── LISTED RECORDS ──

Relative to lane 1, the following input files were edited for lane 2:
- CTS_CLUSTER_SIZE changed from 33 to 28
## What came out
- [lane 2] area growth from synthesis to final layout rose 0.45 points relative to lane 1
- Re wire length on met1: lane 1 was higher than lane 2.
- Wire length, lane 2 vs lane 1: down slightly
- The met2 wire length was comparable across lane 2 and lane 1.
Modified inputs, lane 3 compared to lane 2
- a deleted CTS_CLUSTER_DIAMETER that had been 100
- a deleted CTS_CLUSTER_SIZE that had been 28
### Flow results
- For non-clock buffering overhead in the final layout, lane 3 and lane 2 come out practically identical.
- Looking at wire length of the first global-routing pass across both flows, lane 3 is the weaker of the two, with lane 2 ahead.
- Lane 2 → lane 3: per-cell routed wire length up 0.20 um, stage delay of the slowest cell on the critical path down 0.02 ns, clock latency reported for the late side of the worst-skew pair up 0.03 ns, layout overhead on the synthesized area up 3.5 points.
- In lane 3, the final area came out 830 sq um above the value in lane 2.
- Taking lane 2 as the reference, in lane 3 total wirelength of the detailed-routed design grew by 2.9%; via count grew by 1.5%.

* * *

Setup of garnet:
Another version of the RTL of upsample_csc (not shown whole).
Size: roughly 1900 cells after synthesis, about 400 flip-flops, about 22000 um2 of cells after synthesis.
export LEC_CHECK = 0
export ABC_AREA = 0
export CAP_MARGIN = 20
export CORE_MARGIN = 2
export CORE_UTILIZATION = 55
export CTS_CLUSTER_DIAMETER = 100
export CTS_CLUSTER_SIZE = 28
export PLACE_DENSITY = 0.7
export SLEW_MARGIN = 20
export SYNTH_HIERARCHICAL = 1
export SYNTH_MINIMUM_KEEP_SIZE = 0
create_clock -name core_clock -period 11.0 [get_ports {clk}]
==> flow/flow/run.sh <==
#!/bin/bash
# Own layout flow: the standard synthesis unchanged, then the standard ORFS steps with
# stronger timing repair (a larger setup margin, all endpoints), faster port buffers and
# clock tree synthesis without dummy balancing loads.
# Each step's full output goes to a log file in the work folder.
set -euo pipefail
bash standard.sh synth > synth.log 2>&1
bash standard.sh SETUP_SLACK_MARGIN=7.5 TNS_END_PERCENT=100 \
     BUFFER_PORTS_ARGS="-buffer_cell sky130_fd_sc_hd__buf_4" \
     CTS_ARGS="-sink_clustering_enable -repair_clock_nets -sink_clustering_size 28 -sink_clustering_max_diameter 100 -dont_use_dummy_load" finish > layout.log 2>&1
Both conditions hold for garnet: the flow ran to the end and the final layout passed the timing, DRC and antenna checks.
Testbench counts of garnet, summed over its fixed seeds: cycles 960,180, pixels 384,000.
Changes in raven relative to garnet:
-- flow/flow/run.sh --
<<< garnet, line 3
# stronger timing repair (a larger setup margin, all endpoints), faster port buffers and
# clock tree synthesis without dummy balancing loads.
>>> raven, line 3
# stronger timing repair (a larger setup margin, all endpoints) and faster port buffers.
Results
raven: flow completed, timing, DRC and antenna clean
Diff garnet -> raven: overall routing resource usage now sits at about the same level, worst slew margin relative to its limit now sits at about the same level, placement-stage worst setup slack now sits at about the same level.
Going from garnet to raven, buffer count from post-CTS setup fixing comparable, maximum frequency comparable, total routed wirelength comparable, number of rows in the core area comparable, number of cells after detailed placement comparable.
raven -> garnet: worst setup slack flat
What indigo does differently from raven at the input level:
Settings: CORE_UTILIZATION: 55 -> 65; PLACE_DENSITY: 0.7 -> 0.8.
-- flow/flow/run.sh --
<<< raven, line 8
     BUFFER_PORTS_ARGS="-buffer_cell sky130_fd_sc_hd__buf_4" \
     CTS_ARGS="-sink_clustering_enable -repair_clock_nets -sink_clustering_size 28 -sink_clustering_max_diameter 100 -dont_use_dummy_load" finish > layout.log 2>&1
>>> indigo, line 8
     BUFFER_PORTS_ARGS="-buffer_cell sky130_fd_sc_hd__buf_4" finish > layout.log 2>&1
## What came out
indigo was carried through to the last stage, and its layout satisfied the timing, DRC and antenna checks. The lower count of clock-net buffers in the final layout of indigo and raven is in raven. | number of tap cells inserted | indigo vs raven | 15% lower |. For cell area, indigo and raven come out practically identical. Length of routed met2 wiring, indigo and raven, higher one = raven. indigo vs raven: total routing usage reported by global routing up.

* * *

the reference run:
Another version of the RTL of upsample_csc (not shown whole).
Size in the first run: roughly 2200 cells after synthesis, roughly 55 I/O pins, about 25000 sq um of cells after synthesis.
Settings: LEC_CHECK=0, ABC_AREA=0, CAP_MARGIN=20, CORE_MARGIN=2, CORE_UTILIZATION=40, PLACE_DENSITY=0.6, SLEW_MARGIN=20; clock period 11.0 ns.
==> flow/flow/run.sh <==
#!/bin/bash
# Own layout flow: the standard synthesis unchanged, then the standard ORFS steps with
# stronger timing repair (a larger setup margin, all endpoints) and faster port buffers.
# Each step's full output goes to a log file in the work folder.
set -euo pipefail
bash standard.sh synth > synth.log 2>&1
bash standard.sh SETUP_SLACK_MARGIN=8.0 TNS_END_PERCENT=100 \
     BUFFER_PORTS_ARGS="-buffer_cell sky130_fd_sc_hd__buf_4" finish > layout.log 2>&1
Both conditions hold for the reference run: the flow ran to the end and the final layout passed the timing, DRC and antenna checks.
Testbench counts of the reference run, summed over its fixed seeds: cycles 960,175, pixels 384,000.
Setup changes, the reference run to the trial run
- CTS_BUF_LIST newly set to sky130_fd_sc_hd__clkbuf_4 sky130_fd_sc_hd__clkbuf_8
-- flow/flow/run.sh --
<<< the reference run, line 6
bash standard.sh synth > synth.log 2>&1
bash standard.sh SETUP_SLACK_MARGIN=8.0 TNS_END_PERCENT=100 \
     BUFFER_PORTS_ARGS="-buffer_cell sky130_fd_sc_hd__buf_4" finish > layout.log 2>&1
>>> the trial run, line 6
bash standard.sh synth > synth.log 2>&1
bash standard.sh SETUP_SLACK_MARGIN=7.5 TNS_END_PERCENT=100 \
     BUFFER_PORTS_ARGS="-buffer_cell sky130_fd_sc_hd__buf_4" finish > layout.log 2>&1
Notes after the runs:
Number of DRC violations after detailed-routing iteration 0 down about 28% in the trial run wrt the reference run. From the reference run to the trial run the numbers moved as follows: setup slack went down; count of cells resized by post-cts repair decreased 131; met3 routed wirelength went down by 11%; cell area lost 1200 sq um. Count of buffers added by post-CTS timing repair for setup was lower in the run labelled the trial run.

───

◆ TRY IT ◆
The records above must be repeated exactly, in their entirety.

◆ RESPONSE TO THE TASK ◆
Relative to lane 1, the following input files were edited for lane 2:
- CTS_CLUSTER_SIZE changed from 33 to 28
## What came out
- [lane 2] area growth from synthesis to final layout rose 0.45 points relative to lane 1
- Re wire length on met1: lane 1 was higher than lane 2.
- Wire length, lane 2 vs lane 1: down slightly
- The met2 wire length was comparable across lane 2 and lane 1.
Modified inputs, lane 3 compared to lane 2
- a deleted CTS_CLUSTER_DIAMETER that had been 100
- a deleted CTS_CLUSTER_SIZE that had been 28
### Flow results
- For non-clock buffering overhead in the final layout, lane 3 and lane 2 come out practically identical.
- Looking at wire length of the first global-routing pass across both flows, lane 3 is the weaker of the two, with lane 2 ahead.
- Lane 2 → lane 3: per-cell routed wire length up 0.20 um, stage delay of the slowest cell on the critical path down 0.02 ns, clock latency reported for the late side of the worst-skew pair up 0.03 ns, layout overhead on the synthesized area up 3.5 points.
- In lane 3, the final area came out 830 sq um above the value in lane 2.
- Taking lane 2 as the reference, in lane 3 total wirelength of the detailed-routed design grew by 2.9%; via count grew by 1.5%.

* * *

Setup of garnet:
Another version of the RTL of upsample_csc (not shown whole).
Size: roughly 1900 cells after synthesis, about 400 flip-flops, about 22000 um2 of cells after synthesis.
export LEC_CHECK = 0
export ABC_AREA = 0
export CAP_MARGIN = 20
export CORE_MARGIN = 2
export CORE_UTILIZATION = 55
export CTS_CLUSTER_DIAMETER = 100
export CTS_CLUSTER_SIZE = 28
export PLACE_DENSITY = 0.7
export SLEW_MARGIN = 20
export SYNTH_HIERARCHICAL = 1
export SYNTH_MINIMUM_KEEP_SIZE = 0
create_clock -name core_clock -period 11.0 [get_ports {clk}]
==> flow/flow/run.sh <==
#!/bin/bash
# Own layout flow: the standard synthesis unchanged, then the standard ORFS steps with
# stronger timing repair (a larger setup margin, all endpoints), faster port buffers and
# clock tree synthesis without dummy balancing loads.
# Each step's full output goes to a log file in the work folder.
set -euo pipefail
bash standard.sh synth > synth.log 2>&1
bash standard.sh SETUP_SLACK_MARGIN=7.5 TNS_END_PERCENT=100 \
     BUFFER_PORTS_ARGS="-buffer_cell sky130_fd_sc_hd__buf_4" \
     CTS_ARGS="-sink_clustering_enable -repair_clock_nets -sink_clustering_size 28 -sink_clustering_max_diameter 100 -dont_use_dummy_load" finish > layout.log 2>&1
Both conditions hold for garnet: the flow ran to the end and the final layout passed the timing, DRC and antenna checks.
Testbench counts of garnet, summed over its fixed seeds: cycles 960,180, pixels 384,000.
Changes in raven relative to garnet:
-- flow/flow/run.sh --
<<< garnet, line 3
# stronger timing repair (a larger setup margin, all endpoints), faster port buffers and
# clock tree synthesis without dummy balancing loads.
>>> raven, line 3
# stronger timing repair (a larger setup margin, all endpoints) and faster port buffers.
Results
raven: flow completed, timing, DRC and antenna clean
Diff garnet -> raven: overall routing resource usage now sits at about the same level, worst slew margin relative to its limit now sits at about the same level, placement-stage worst setup slack now sits at about the same level.
Going from garnet to raven, buffer count from post-CTS setup fixing comparable, maximum frequency comparable, total routed wirelength comparable, number of rows in the core area comparable, number of cells after detailed placement comparable.
raven -> garnet: worst setup slack flat
What indigo does differently from raven at the input level:
Settings: CORE_UTILIZATION: 55 -> 65; PLACE_DENSITY: 0.7 -> 0.8.
-- flow/flow/run.sh --
<<< raven, line 8
     BUFFER_PORTS_ARGS="-buffer_cell sky130_fd_sc_hd__buf_4" \
     CTS_ARGS="-sink_clustering_enable -repair_clock_nets -sink_clustering_size 28 -sink_clustering_max_diameter 100 -dont_use_dummy_load" finish > layout.log 2>&1
>>> indigo, line 8
     BUFFER_PORTS_ARGS="-buffer_cell sky130_fd_sc_hd__buf_4" finish > layout.log 2>&1
## What came out
indigo was carried through to the last stage, and its layout satisfied the timing, DRC and antenna checks. The lower count of clock-net buffers in the final layout of indigo and raven is in raven. | number of tap cells inserted | indigo vs raven | 15% lower |. For cell area, indigo and raven come out practically identical. Length of routed met2 wiring, indigo and raven, higher one = raven. indigo vs raven: total routing usage reported by global routing up.

* * *

the reference run:
Another version of the RTL of upsample_csc (not shown whole).
Size in the first run: roughly 2200 cells after synthesis, roughly 55 I/O pins, about 25000 sq um of cells after synthesis.
Settings: LEC_CHECK=0, ABC_AREA=0, CAP_MARGIN=20, CORE_MARGIN=2, CORE_UTILIZATION=40, PLACE_DENSITY=0.6, SLEW_MARGIN=20; clock period 11.0 ns.
==> flow/flow/run.sh <==
#!/bin/bash
# Own layout flow: the standard synthesis unchanged, then the standard ORFS steps with
# stronger timing repair (a larger setup margin, all endpoints) and faster port buffers.
# Each step's full output goes to a log file in the work folder.
set -euo pipefail
bash standard.sh synth > synth.log 2>&1
bash standard.sh SETUP_SLACK_MARGIN=8.0 TNS_END_PERCENT=100 \
     BUFFER_PORTS_ARGS="-buffer_cell sky130_fd_sc_hd__buf_4" finish > layout.log 2>&1
Both conditions hold for the reference run: the flow ran to the end and the final layout passed the timing, DRC and antenna checks.
Testbench counts of the reference run, summed over its fixed seeds: cycles 960,175, pixels 384,000.
Setup changes, the reference run to the trial run
- CTS_BUF_LIST newly set to sky130_fd_sc_hd__clkbuf_4 sky130_fd_sc_hd__clkbuf_8
-- flow/flow/run.sh --
<<< the reference run, line 6
bash standard.sh synth > synth.log 2>&1
bash standard.sh SETUP_SLACK_MARGIN=8.0 TNS_END_PERCENT=100 \
     BUFFER_PORTS_ARGS="-buffer_cell sky130_fd_sc_hd__buf_4" finish > layout.log 2>&1
>>> the trial run, line 6
bash standard.sh synth > synth.log 2>&1
bash standard.sh SETUP_SLACK_MARGIN=7.5 TNS_END_PERCENT=100 \
     BUFFER_PORTS_ARGS="-buffer_cell sky130_fd_sc_hd__buf_4" finish > layout.log 2>&1
Notes after the runs:
Number of DRC violations after detailed-routing iteration 0 down about 28% in the trial run wrt the reference run. From the reference run to the trial run the numbers moved as follows: setup slack went down; count of cells resized by post-cts repair decreased 131; met3 routed wirelength went down by 11%; cell area lost 1200 sq um. Count of buffers added by post-CTS timing repair for setup was lower in the run labelled the trial run.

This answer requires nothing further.